(Collected data entries)
::::::::::
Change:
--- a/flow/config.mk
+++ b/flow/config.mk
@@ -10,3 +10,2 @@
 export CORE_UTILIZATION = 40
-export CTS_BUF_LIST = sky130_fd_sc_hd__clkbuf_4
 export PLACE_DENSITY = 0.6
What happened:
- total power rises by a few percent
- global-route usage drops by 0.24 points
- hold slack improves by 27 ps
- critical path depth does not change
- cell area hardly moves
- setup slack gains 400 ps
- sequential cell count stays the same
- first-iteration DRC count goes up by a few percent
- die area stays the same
What follows belongs to an exercise in optimizing a design on an open flow for a short achievable clock period; a production flow would make more cautious choices.
The RTL was checked by simulation tests, not by an equivalence proof against the original design.

## flow/design.v (module list and top-level ports; edited modules follow where they fit)
// module pc_sequencer: 24 lines
// module program_mem: 31 lines
// module instr_decode: 20 lines
// module fmul_s1: 1917 lines
// module fmul_s2: 123 lines
// module alu: 32 lines
// module cmp_finish: 18 lines
// module fmul_exp: 54 lines
// module reg_bank: 100 lines
// module float_core_top: 174 lines
module float_core_top (
  input  logic                clk,
  input  logic                reset,
  input  logic                run,
  input  logic                prog_we,
  input  core_pkg::word_t     prog_data,
  input  core_pkg::port_sel_t p_sel,
  input  core_pkg::word_t     P0,
  input  core_pkg::word_t     P1,
  output core_pkg::word_t     P0_out,
  output core_pkg::word_t     P1_out,
  output core_pkg::word_t     result,
  output logic                result_valid
);
  // ...
==> flow/flow/run.sh <==
#!/bin/bash
# The standard layout, with three changes to how it is made:
# - timing repair aims well below the clock period (the design's own paths
#   are far shorter than the period, and repair_timing only works on paths
#   whose slack is under its margin);
# - full adders are left to abc as plain logic (no ADDER_MAP_FILE), which
#   maps the carry-save tree with faster gates than the adder cells;
# - slow cells are kept out of the netlist: the weak a222oi_1 (its only
#   size), and gates with three- or four-high transistor stacks.
# The synthesis is otherwise the standard one, with the same registers.
set -uo pipefail
here=$(cd "$(dirname "$0")" && pwd)
p=sky130_fd_sc_hd__
slow="${p}a222oi_1"
for c in or4 or4b or4bb nor4 nor4b nor4bb o2111ai a2111oi o2111a a2111o xor3 xnor3 or3 nor3 or3b nor3b; do
  slow="$slow ${p}${c}_*"
done
dont_use="$(cat "$here/platform_dont_use.txt") $slow"
bash standard.sh SETUP_SLACK_MARGIN=12 ADDER_MAP_FILE= "DONT_USE_CELLS=$dont_use" finish > make.log 2>&1
==> flow/flow/platform_dont_use.txt <==
sky130_fd_sc_hd__probe_p_8 sky130_fd_sc_hd__probec_p_8 sky130_fd_sc_hd__lpflow_bleeder_1 sky130_fd_sc_hd__lpflow_clkbufkapwr_1 sky130_fd_sc_hd__lpflow_clkbufkapwr_16 sky130_fd_sc_hd__lpflow_clkbufkapwr_2 sky130_fd_sc_hd__lpflow_clkbufkapwr_4 sky130_fd_sc_hd__lpflow_clkbufkapwr_8 sky130_fd_sc_hd__lpflow_clkinvkapwr_1 sky130_fd_sc_hd__lpflow_clkinvkapwr_16 sky130_fd_sc_hd__lpflow_clkinvkapwr_2 sky130_fd_sc_hd__lpflow_clkinvkapwr_4 sky130_fd_sc_hd__lpflow_clkinvkapwr_8 sky130_fd_sc_hd__lpflow_decapkapwr_12 sky130_fd_sc_hd__lpflow_decapkapwr_3 sky130_fd_sc_hd__lpflow_decapkapwr_4 sky130_fd_sc_hd__lpflow_decapkapwr_6 sky130_fd_sc_hd__lpflow_decapkapwr_8 sky130_fd_sc_hd__lpflow_inputiso0n_1 sky130_fd_sc_hd__lpflow_inputiso0p_1 sky130_fd_sc_hd__lpflow_inputiso1n_1 sky130_fd_sc_hd__lpflow_inputiso1p_1 sky130_fd_sc_hd__lpflow_inputisolatch_1 sky130_fd_sc_hd__lpflow_isobufsrc_1 sky130_fd_sc_hd__lpflow_isobufsrc_16 sky130_fd_sc_hd__lpflow_isobufsrc_2 sky130_fd_sc_hd__lpflow_isobufsrc_4 sky130_fd_sc_hd__lpflow_isobufsrc_8 sky130_fd_sc_hd__lpflow_isobufsrckapwr_16 sky130_fd_sc_hd__lpflow_lsbuf_lh_hl_isowell_tap_1 sky130_fd_sc_hd__lpflow_lsbuf_lh_hl_isowell_tap_2 sky130_fd_sc_hd__lpflow_lsbuf_lh_hl_isowell_tap_4 sky130_fd_sc_hd__lpflow_lsbuf_lh_isowell_4 sky130_fd_sc_hd__lpflow_lsbuf_lh_isowell_tap_1 sky130_fd_sc_hd__lpflow_lsbuf_lh_isowell_tap_2 sky130_fd_sc_hd__lpflow_lsbuf_lh_isowell_tap_4 # # Define fill cells 
==> flow/standard.sh <==
#!/bin/bash
# synth_recipe.tcl (not shown) runs the flow's synth.tcl, then flattens the netlist and writes it again
# the make line also repeats each setting of config.mk as NAME=value (left out here)
make -C /OpenROAD-flow-scripts/flow DESIGN_CONFIG=/design/flow/config.mk WORK_HOME=/design/flow/orfs CLKGATE_MAP_FILE= SYNTH_SCRIPT=/design/flow/synth_recipe.tcl "${@:-finish}"
==> flow/config.mk <==
export PLATFORM = sky130hd
export DESIGN_NAME = float_core_top
export DESIGN_NICKNAME = float_core_top
export VERILOG_FILES = /design/flow/design.v
export SDC_FILE = /design/flow/constraint.sdc
export NUM_CORES = 4
export LEC_CHECK = 0
export ABC_CLOCK_PERIOD_IN_PS = 4000
export CAP_MARGIN = 20
export CORE_MARGIN = 2
export CORE_UTILIZATION = 50
export SETUP_SLACK_MARGIN = 5
export SLEW_MARGIN = 20
==> flow/constraint.sdc <==
create_clock -name core_clock -period 18.0 [get_ports {clk}]
set_input_delay 3.6000 -clock core_clock [delete_from_list [all_inputs] [get_ports {clk}]]
set_output_delay 3.6000 -clock core_clock [all_outputs]
set_load 0.01 [all_outputs]
==> summary.txt, run 1 <==
Initial Util -> 0.504
required time worst endpoint -> 14.40 ns
Root Driver -> clkbuf_16
Ports -> 199
Synth Instances -> 6425
Via density -> 6.44
row cnt -> 129
Hold Buf Count CTS -> 0
CP endpoint kind -> primary output
post-detailed-route DRC marker count -> 0
maximum operating frequency -> 0.133 GHz
Fin. Hold Viols -> 0
GR Util met1 -> 0.500
Post-CTS Setup Inserts -> 381
TritonCTS buffer count -> 102
critical path class -> reg2out
hold slack -> 0.413 ns
Multi-input gate area -> 40900 um2
die area -> 128000 um2
gpl congestion -> 0.994
Synth top area share -> 0.200
CP Capture Point -> result[30]
WL per Instance -> 28.9 um
Max Used Layer -> met5
Largest register FFs -> 416
first-pass GRT wire length -> 359000 um
worst-skew pair later-pin latency -> 0.76 ns
CTS H-tree lvls -> 3
status -> complete, no violations
P&R area growth vs syn -> 31.4%
Register Area -> 25200 um2
post-synth top area cell -> edfxtp_1
commonest non-fill, non-tap cell in the layout -> nand2_1
==> run 2: changes to the inputs <==
--- a/flow/config.mk
+++ b/flow/config.mk
@@ -10,3 +10,3 @@
 export CORE_MARGIN = 2
-export CORE_UTILIZATION = 50
+export CORE_UTILIZATION = 45
 export SETUP_SLACK_MARGIN = 5
==> summary.txt, run 2 <==
status -> complete, no violations (unchanged)
worst-path maximum fanout -> 10 (was 4)
critical path arrival -> 3.84 ns (was 3.92 ns)
CTS tree -> yes (unchanged)
Synth Instances -> 6425 (unchanged)
Distinct cells, synth -> 105 (unchanged)
Ports -> 199 (unchanged)
critical path class -> reg2out (unchanged)
# placed instances -> 8114 (was 7951)
Regs by FF count -> u_program_mem.mem (416), u_reg_bank.regs (256), row0_q (48) (unchanged)
syn nets -> 6527 (unchanged)
Filler Cells Inserted -> 11200 (was 9419)
share of cells above drive strength 1 -> 0.320 (was 0.325)
WL per Instance -> 28.0 um (was 28.9 um)
startpoint types -> flop (unchanged)
synth top area cells -> edfxtp_1 (20%), dfrtp_1 (16%), xnor2_1 (11%) (unchanged)
max-slew violations -> 0 (unchanged)
relative slew slack -> 0.275 (was 0.182)
CP endpoint kind -> primary output (unchanged)
final WL -> 247000 um (was 253000 um)
pin count of the biggest net entering global routing -> 73 (was 88)
first-pass GRT wire length -> 356000 um (was 359000 um)
Post-synth EDFFs -> 416 (unchanged)
fin nets -> 7050 (was 7107)
Via density -> 6.33 (was 6.44)
Hold WC Path Type -> reg2reg (unchanged)
Max Cap Violations -> 0 (unchanged)
Root Driver -> clkbuf_16 (unchanged)
maximum operating frequency -> 0.134 GHz (was 0.133 GHz)
hold slack -> 0.458 ns (was 0.413 ns)
cell with the most instances after synthesis -> xnor2_1 (unchanged)
GRT overflow -> 0 (unchanged)
CTS H-tree lvls -> 3 (unchanged)
number of global-route vias before repair -> 52500 (was 52600)
Clock Sinks -> 938 (unchanged)
Vias -> 55900 (was 56300)
Synth top area share -> 0.200 (unchanged)
Tmin final -> 7.44 ns (was 7.52 ns)
Placed Area -> 67600 um2 (was 67400 um2)
Setup Viol. Count Final -> 0 (unchanged)
Non-Filler Instances -> 8829 (was 8735)
synth warn -> 9 (unchanged)
Longest Clk Path Bufs -> 3 (unchanged)
post-route ant nets -> 0 (unchanged)
most frequent cells in the layout -> nand2_1 (744), xnor2_1 (536), buf_4 (469) (was nand2_1 (745), xnor2_1 (565), buf_4 (526))
register bit count reported by yosys -> 938 (unchanged)
asr flop ratio synth -> 0.432 (unchanged)
gpl congestion -> 0.978 (was 0.994)
row cnt -> 136 (was 129)
Final Instance Area -> 81800 um2 (was 82000 um2)
die area -> 142000 um2 (was 128000 um2)
commonest non-fill, non-tap cell in the layout -> nand2_1 (unchanged)
Initial Util -> 0.454 (was 0.504)
chip width -> 376 um (was 357 um)
Biggest register -> u_program_mem.mem (unchanged)
Clock Skew -> 0.0844 ns (was 0.0818 ns)
ys flop type -> edfxtp_1 (unchanged)
post-detailed-route DRC marker count -> 0 (unchanged)
Mapped Avg Cell Area -> 9.71 um2 (unchanged)
post-synth top area cell -> edfxtp_1 (unchanged)
Commonest cells post-synth -> xnor2_1 (795), nand2_1 (771), o21ai_0 (528), edfxtp_1 (416), dfrtp_1 (404) (unchanged)
Largest register FFs -> 416 (unchanged)
worst-margin pin slew -> 1.09 ns (was 1.23 ns)
DR iter-0 viols -> 6286 (was 7509)
period utilization -> 0.413 (was 0.418)
P&R area growth vs syn -> 31.2% (was 31.4%)
initial antenna violation count -> 10 (was 9)
required time worst endpoint -> 14.40 ns (about the same)
Port Buf Inserts -> 179 (unchanged)
core area -> 137000 um2 (was 124000 um2)
RSZ-0062 raised after global routing -> true (unchanged)
dpl hpwl -> 152000 um (was 153000 um)
post-synthesis sequential area ratio -> 0.400 (unchanged)
Pre-antenna DRT Iters -> 8 (was 9)
Vert. Die Dim -> 376 um (was 357 um)
Synth Cell Area -> 62400 um2 (unchanged)
worst-skew pair later-pin latency -> 0.74 ns (was 0.76 ns)
Worst-path clk slew -> 0.06 ns (was 0.07 ns)
Fin. Hold Viols -> 0 (unchanged)
Setup Total Neg Slack -> 0 ns (unchanged)
overall global routing resource usage -> 0.337 (was 0.383)
TritonCTS buffer count -> 99 (was 102)
-- run 2: changes by cell type in the layout (fill, tap and decap cells not counted), sizes merged, moves of 2 or more --
cell	previous run	this run
clkdlybuf4s50	93	97
clkinv	35	33
dlygate4sd2	21	18
inv	125	119
clkdlybuf4s15	18	23
bufbuf	7	13
bufinv	9	7
buf	790	727
clkinvlp	9	6
-- run 2: logic make-up (layout without fill, tap and decap cells) --
group | Yosys count | in the layout | synth area share
other | 0 | 4 | 0
buffers and inverters | 601 | 1199 | 0.0412
adders and majority gates | 214 | 214 | 0.0352
AOI/OAI and AO/OA | 1789 | 1791 | 0.191
DFF | 938 | 938 | 0.400
xor gates and xnor gates | 1009 | 1010 | 0.145
and+or+nand+nor | 1558 | 1561 | 0.111
muxes | 316 | 318 | 0.0773
-- run 2: critical path, cell delays in order (launching register included) --
cell and delay (ns):
dfxtp_4 0.42, xor2_2 0.21, buf_4 0.22, nand3_1 0.19
a32oi_4 0.35, and3_4 0.25, o211ai_1 0.09, buf_4 0.19
a31oi_4 0.24, o211ai_1 0.11, nand2_1 0.11, xnor2_1 0.08
a221o_4 0.51, buf_6 0.15
-- run 2: path summary, 6_finish.rpt --
check | start | endpoint | slack [ns] | depth (start not counted)
setup reg to reg | row0_q[35] | row0_q[24] | 10.91 | 28
max in group asynchronous | reset | u_reg_bank.regs[3][11] | 12.40 | 5
hold / removal | u_program_mem.rd_data[26] | u_instr_decode.ir[26] | 0.46 | 0
min in group asynchronous | reset | u_reg_bank.regs[3][23] | 3.55 | 3
hold reg to reg | u_program_mem.rd_data[26] | u_instr_decode.ir[26] | 0.46 | 0
setup / recovery | row0_q[36] | result[22] | 10.56 | 13
-- run 2: layout make-up --
type	instances	area [um2]	area share
Multi-Input combinational cell	4894	41300	0.505
Sequential cell	938	25200	0.308
Timing Repair Buffer	892	9270	0.113
Clock buffer	142	2750	0.0336
Tap cell	1794	2240	0.0274
Inverter	123	531	0.00648
Clock inverter	42	520	0.00636
Antenna cell	4	10.0	0.000122
-- run 2: per-layer routing --
metal  up-vias  wire length, um  GRT usage
met3       857            25900     0.0802
met4        12            17700      0.200
met1     27500            98100      0.454
met5         -               70          0
met2      3221           105000      0.495
li1      24400                -          -
-- run 2: timing repair --
item,4_1_cts,5_1_grt
hold buffers,0,0
setup buffers,347,140
cloned,32,7
gates resized for setup,1077,407
setup endpoints to repair,251,300
hold endpoints to repair,0,0
pin swaps,310,320
-- run 2: per-stage QoR --
step	setup slack (ns)	util
3_3_place_gp	8.13	0.492
6_report	10.56	0.595
3_5_place_dp	8.02	0.492
4_1_cts	10.55	0.571
5_1_grt	10.44	0.595
2_1_floorplan	8.95	-

afterwards: timing with drivers on the ports:
In the flow no input, the clock included, has a driving cell. The finished layouts below were timed again as built, in two steps.
Step 1, drivers: a clkbuf_16 drives clk and a buf_2 each remaining input, both assumed.
Step 2 moves the port delays by t, midway between the first and last clock arrival at a register: inputs arrive t later, outputs are due t later. That takes back most of the time a late clock gives input paths.
Three values: no drivers, after step 1, after step 2; two values: the first two.
run | t, ns | slack for setup (ns) | hold slack, ns | latest minus earliest clock arrival (ns) | worst slew at a driven data input, ns
run 1 | 0.799 | 10.477 / 10.393 / 9.988 | 0.413 / 0.413 / 0.413 | 0.081 / 0.081 | 0.25
run 2 | 0.788 | 10.558 / 10.471 / 9.885 | 0.458 / 0.458 / 0.458 | 0.085 / 0.085 | 0.15
After both steps every run listed still meets setup and hold. The setup slack of run 2, which loses most, moves by -0.087 ns with the drivers and by -0.673 ns with both steps.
::::::::::
__Exercise details__.
Pull every line containing "Root" from the data.

__Your solution__.
Root Driver -> clkbuf_16
Root Driver -> clkbuf_16 (unchanged)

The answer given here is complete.